Two new facilities are to be built on the Humber, the fulcrum of the country’s wind power construction industry, as the sector gears up to deliver government pledges to treble the amount of installed capacity over the next decade
Siemens Gamesa, the German-Spanish wind turbine engineering group, is more than doubling the size of its turbine blade manufacturing plant in Hull incorporating the next generation of wind technology.
GRI Renewable Industries, a Spanish firm, has committed to building a wind turbine tower manufacturing facility at the redeveloped brownfield Able Marine Energy Park down river on the south bank of the Humber.
The Siemens Gamesa expansion will cost £186 million and expand the directly employed workforce by 200 to 1200. The GRI plant is being constructed at a cost of £78 million and will create 260 jobs.
The British taxpayer is putting up £160 million of the total £266 million cost of the projects.
The government claims that 3,000 jobs are being created in Britain’s offshore wind boom. The UK has the largest installed wind power capacity in the world. The Humber is the gateway to Hornsea, the world’s biggest offshore array, supplied by Siemens Gamesa turbines and operated by Orsted, the Danish firm formerly known as Dong Energy. It has the capacity to produce 1.2 gigawatts of electricity, similar to the output of an old-style mid-sized coal-fired power station.
That is to the south of the giant Dogger Bank windfarm, which is under construction and will become the world’s largest renewable array when complete, capable of producing 3.6 gigawatts of electricity, or more than that planned for the new Hinkley Point C nuclear power station in Somerset. That GE Renewables project is set to create more than 750 new jobs up the northeast coast on Teesside.
Siemens Gamesa is the product of the merger of the wind power operations of the German engineering giant with the dedicated renewables firm Gamesa in 2016, the same year that Gamesa’s investment in the wind turbine factory in Hull went into operation.
The new investment adds 41,600 square metres — about the size of six football pitches — to take the existing facility, which has already produced 1500 blades in the past five years, up to 77,600 square metres.

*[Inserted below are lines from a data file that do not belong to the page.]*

<file path="src/rtl/vector_draw_arbiter.sv">
// vector_draw_arbiter
//   Shares one vector sprite-draw engine among N_REQ object controllers
//   (enemies, rockets, base). A round-robin pick is made in IDLE, the
//   winner's position and sprite address are latched, a one-cycle
//   draw_start is issued and the grant is held until draw_done.
//
// Handshake: req_valid is a level request; it is only looked at in IDLE.
//   draw_start is a one-cycle command to the engine; the engine answers
//   with a one-cycle draw_done at any later time (ignored in START).
//
// Optional build macro ARB_WATCHDOG_EN: adds a WAIT_DONE watchdog that
//   abandons a draw after TIMEOUT cycles without draw_done and pulses
//   timeout_err. Without it timeout_err is constant 0.
//
// Ports:
//   clk, rst         clock, synchronous active-high reset
//   req_valid[N]     per-requester draw request
//   req_x/req_y      packed coordinates, requester i at [i*OUT_WIDTH +: OUT_WIDTH]
//   req_adr          packed sprite start addresses, same packing
//   draw_done        engine finished pulse
//   draw_start       engine start pulse
//   draw_x/y/adr     latched data of the granted requester
//   grant            one-hot, START through the draw_done cycle
//   busy             high outside IDLE
//   timeout_err      watchdog pulse
module vector_draw_arbiter #(
  parameter int N_REQ        = 4,
  parameter int OUT_WIDTH    = 8,
  parameter int ADDRESSWIDTH = 8,
  parameter int TIMEOUT      = 1024
) (
  input  logic                            clk,
  input  logic                            rst,
  input  logic [N_REQ-1:0]                req_valid,
  input  logic [N_REQ*OUT_WIDTH-1:0]      req_x,
  input  logic [N_REQ*OUT_WIDTH-1:0]      req_y,
  input  logic [N_REQ*ADDRESSWIDTH-1:0]   req_adr,
  input  logic                            draw_done,
  output logic                            draw_start,
  output logic [OUT_WIDTH-1:0]            draw_x,
  output logic [OUT_WIDTH-1:0]            draw_y,
  output logic [ADDRESSWIDTH-1:0]         draw_adr,
  output logic [N_REQ-1:0]                grant,
  output logic                            busy,
  output logic                            timeout_err
);

  localparam int IW = $clog2(N_REQ);

  if (N_REQ < 2 || N_REQ > 8 || TIMEOUT < 1) begin : g_param_check
    $error("vector_draw_arbiter: N_REQ must be 2..8 and TIMEOUT >= 1");
  end

  typedef enum logic [1:0] {IDLE, START, WAIT_DONE} state_t;

  state_t          state_q, state_d;
  logic [IW-1:0]   rr_ptr;
  logic [IW-1:0]   idx;
  logic [IW-1:0]   pick_idx;
  logic            pick_found;
  logic [IW-1:0]   next_ptr;
  logic            wd_expire;
  logic [N_REQ-1:0] one_hot_base;

  // Round-robin search starting at rr_ptr, wrapping explicitly so that
  // non-power-of-2 N_REQ never selects an out-of-range index.
  always_comb begin
    pick_found = 1'b0;
    pick_idx   = '0;
    for (int k = 0; k < N_REQ; k++) begin
      int c;
      c = int'(rr_ptr) + k;
      if (c >= N_REQ) c = c - N_REQ;
      if (!pick_found && req_valid[c]) begin
        pick_found = 1'b1;
        pick_idx   = IW'(c);
      end
    end
  end

  assign next_ptr = (idx == IW'(N_REQ - 1)) ? '0 : idx + 1'b1;

`ifdef ARB_WATCHDOG_EN
  localparam int CW = $clog2(TIMEOUT + 1);
  logic [CW-1:0] wd_cnt;

  // draw_done in the expiry cycle wins: no error in that case.
  assign wd_expire = (state_q == WAIT_DONE) && !draw_done &&
                     (wd_cnt == CW'(TIMEOUT - 1));

  // Counter is held at zero outside WAIT_DONE, so it starts clean on entry.
  always_ff @(posedge clk) begin
    if (rst || state_q != WAIT_DONE) wd_cnt <= '0;
    else                             wd_cnt <= wd_cnt + 1'b1;
  end

  always_ff @(posedge clk) begin
    if (rst) timeout_err <= 1'b0;
    else     timeout_err <= wd_expire;
  end
`else
  assign wd_expire   = 1'b0;
  assign timeout_err = 1'b0;
`endif

  always_comb begin
    state_d = state_q;
    case (state_q)
      IDLE:      if (pick_found) state_d = START;
      START:     state_d = WAIT_DONE;
      WAIT_DONE: if (draw_done || wd_expire) state_d = IDLE;
      default:   state_d = IDLE;
    endcase
  end

  always_ff @(posedge clk) begin
    if (rst) begin
      state_q  <= IDLE;
      rr_ptr   <= '0;
      idx      <= '0;
      draw_x   <= '0;
      draw_y   <= '0;
      draw_adr <= '0;
    end else begin
      state_q <= state_d;
      if (state_q == IDLE && pick_found) begin
        idx      <= pick_idx;
        draw_x   <= req_x[int'(pick_idx)*OUT_WIDTH +: OUT_WIDTH];
        draw_y   <= req_y[int'(pick_idx)*OUT_WIDTH +: OUT_WIDTH];
        draw_adr <= req_adr[int'(pick_idx)*ADDRESSWIDTH +: ADDRESSWIDTH];
      end
      if (state_q == WAIT_DONE && (draw_done || wd_expire)) rr_ptr <= next_ptr;
    end
  end

  // Outputs decode directly from the state register, so they are glitch
  // free and return to zero in the same cycle the FSM reaches IDLE.
  assign one_hot_base = N_REQ'(1);
  assign draw_start   = (state_q == START);
  assign busy         = (state_q != IDLE);
  assign grant        = busy ? (one_hot_base << idx) : '0;

endmodule

</file>
===== src/rtl/pe_ctrl.sv =====
// pe_ctrl: sequencer for one matrix-PE dot product.
// Issues SRAM beats, aligns accumulator enables, hands the result out.
module pe_ctrl #(
    parameter int ADDR_W   = 10,
    parameter int LEN_W    = 10,
    parameter int PIPE_LAT = 2
) (
    input  logic              clk,
    input  logic              rst_n,
    input  logic              start,
    input  logic [ADDR_W-1:0] cfg_neuron_base,
    input  logic [ADDR_W-1:0] cfg_weight_base,
    input  logic [LEN_W-1:0]  cfg_len,
    output logic              busy,
    output logic              rd_en,
    output logic [ADDR_W-1:0] neuron_addr,
    output logic [ADDR_W-1:0] weight_addr,
    output logic              acc_en,
    output logic              acc_first,
    output logic              result_vld,
    input  logic              result_rdy,
    output logic              done
);

    typedef enum logic [1:0] {
        S_IDLE,
        S_ISSUE,
        S_DRAIN,
        S_OUT
    } state_t;

    state_t state_q, state_d;

    logic [LEN_W-1:0]  len_q, len_d;
    logic [LEN_W-1:0]  iss_q, iss_d;
    logic [LEN_W-1:0]  ret_q, ret_d;
    logic [ADDR_W-1:0] naddr_q, naddr_d;
    logic [ADDR_W-1:0] waddr_q, waddr_d;
    logic              rd_en_q, rd_en_d;
    logic              rd_fst_q, rd_fst_d;
    logic [PIPE_LAT-1:0] pv_q, pv_d;
    logic [PIPE_LAT-1:0] pf_q, pf_d;
    logic              busy_q, busy_d;
    logic              vld_q, vld_d;
    logic              done_q, done_d;
    logic              empty_st;
    logic              acc_tail;

    assign acc_tail = pv_q[PIPE_LAT-1];

    always_comb begin
        state_d  = state_q;
        len_d    = len_q;
        iss_d    = iss_q;
        ret_d    = ret_q;
        naddr_d  = naddr_q;
        waddr_d  = waddr_q;
        rd_en_d  = 1'b0;
        rd_fst_d = 1'b0;
        done_d   = 1'b0;
        empty_st = 1'b0;

        if (acc_tail) begin
            ret_d = ret_q + LEN_W'(1);
        end

        unique case (state_q)
            S_IDLE: begin
                if (start) begin
                    len_d   = cfg_len;
                    naddr_d = cfg_neuron_base;
                    waddr_d = cfg_weight_base;
                    ret_d   = '0;
                    if (cfg_len != '0) begin
                        state_d  = S_ISSUE;
                        rd_en_d  = 1'b1;
                        rd_fst_d = 1'b1;
                        iss_d    = LEN_W'(1);
                    end else begin
                        // Empty op: a lone acc_first clears the accumulator
                        state_d  = S_DRAIN;
                        empty_st = 1'b1;
                    end
                end
            end
            S_ISSUE: begin
                if (iss_q == len_q) begin
                    state_d = S_DRAIN;
                end else begin
                    rd_en_d = 1'b1;
                    naddr_d = naddr_q + ADDR_W'(1);
                    waddr_d = waddr_q + ADDR_W'(1);
                    iss_d   = iss_q + LEN_W'(1);
                end
            end
            S_DRAIN: begin
                if ((len_q == '0) ||
                    (acc_tail && (ret_q + LEN_W'(1) == len_q))) begin
                    state_d = S_OUT;
                end
            end
            S_OUT: begin
                if (vld_q && result_rdy) begin
                    state_d = S_IDLE;
                    done_d  = 1'b1;
                end
            end
            default: state_d = S_IDLE;
        endcase

        busy_d = (state_d != S_IDLE);
        vld_d  = (state_d == S_OUT);
    end

    always_comb begin
        pv_d    = '0;
        pf_d    = '0;
        pv_d[0] = rd_en_q;
        pf_d[0] = rd_fst_q;
        for (int i = 1; i < PIPE_LAT; i++) begin
            pv_d[i] = pv_q[i-1];
            pf_d[i] = pf_q[i-1];
        end
        pf_d[PIPE_LAT-1] = pf_d[PIPE_LAT-1] | empty_st;
    end

    always_ff @(posedge clk) begin
        if (!rst_n) begin
            state_q  <= S_IDLE;
            len_q    <= '0;
            iss_q    <= '0;
            ret_q    <= '0;
            naddr_q  <= '0;
            waddr_q  <= '0;
            rd_en_q  <= 1'b0;
            rd_fst_q <= 1'b0;
            pv_q     <= '0;
            pf_q     <= '0;
            busy_q   <= 1'b0;
            vld_q    <= 1'b0;
            done_q   <= 1'b0;
        end else begin
            state_q  <= state_d;
            len_q    <= len_d;
            iss_q    <= iss_d;
            ret_q    <= ret_d;
            naddr_q  <= naddr_d;
            waddr_q  <= waddr_d;
            rd_en_q  <= rd_en_d;
            rd_fst_q <= rd_fst_d;
            pv_q     <= pv_d;
            pf_q     <= pf_d;
            busy_q   <= busy_d;
            vld_q    <= vld_d;
            done_q   <= done_d;
        end
    end

    assign busy        = busy_q;
    assign rd_en       = rd_en_q;
    assign neuron_addr = naddr_q;
    assign weight_addr = waddr_q;
    assign acc_en      = pv_q[PIPE_LAT-1];
    assign acc_first   = pf_q[PIPE_LAT-1];
    assign result_vld  = vld_q;
    assign done        = done_q;

endmodule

“The rapid development of the offshore wind industry and continued, strong, long-term support provided by the UK government for offshore wind, has enabled us to power ahead with confidence when making these plans” said Marc Becker, chief executive of the offshore business unit of Siemens Gamesa.
It will be the first investment in the UK by GRI, a business created 13 years ago in the Basque region of Spain. It has already expanded manufacturing facilities of towers and their flanges securing them to their foundations to eight countries.
Jon Riberas, chief executive of GRI, said the UK market was “increasingly demanding and constantly evolving.”
Today’s news comes weeks after it was reported that the South Korean manufacturer SeAH is to create 750 jobs with the construction of a facility to build monopiles, the foundation columns for offshore wind turbines, on the Able Marine Energy Park site.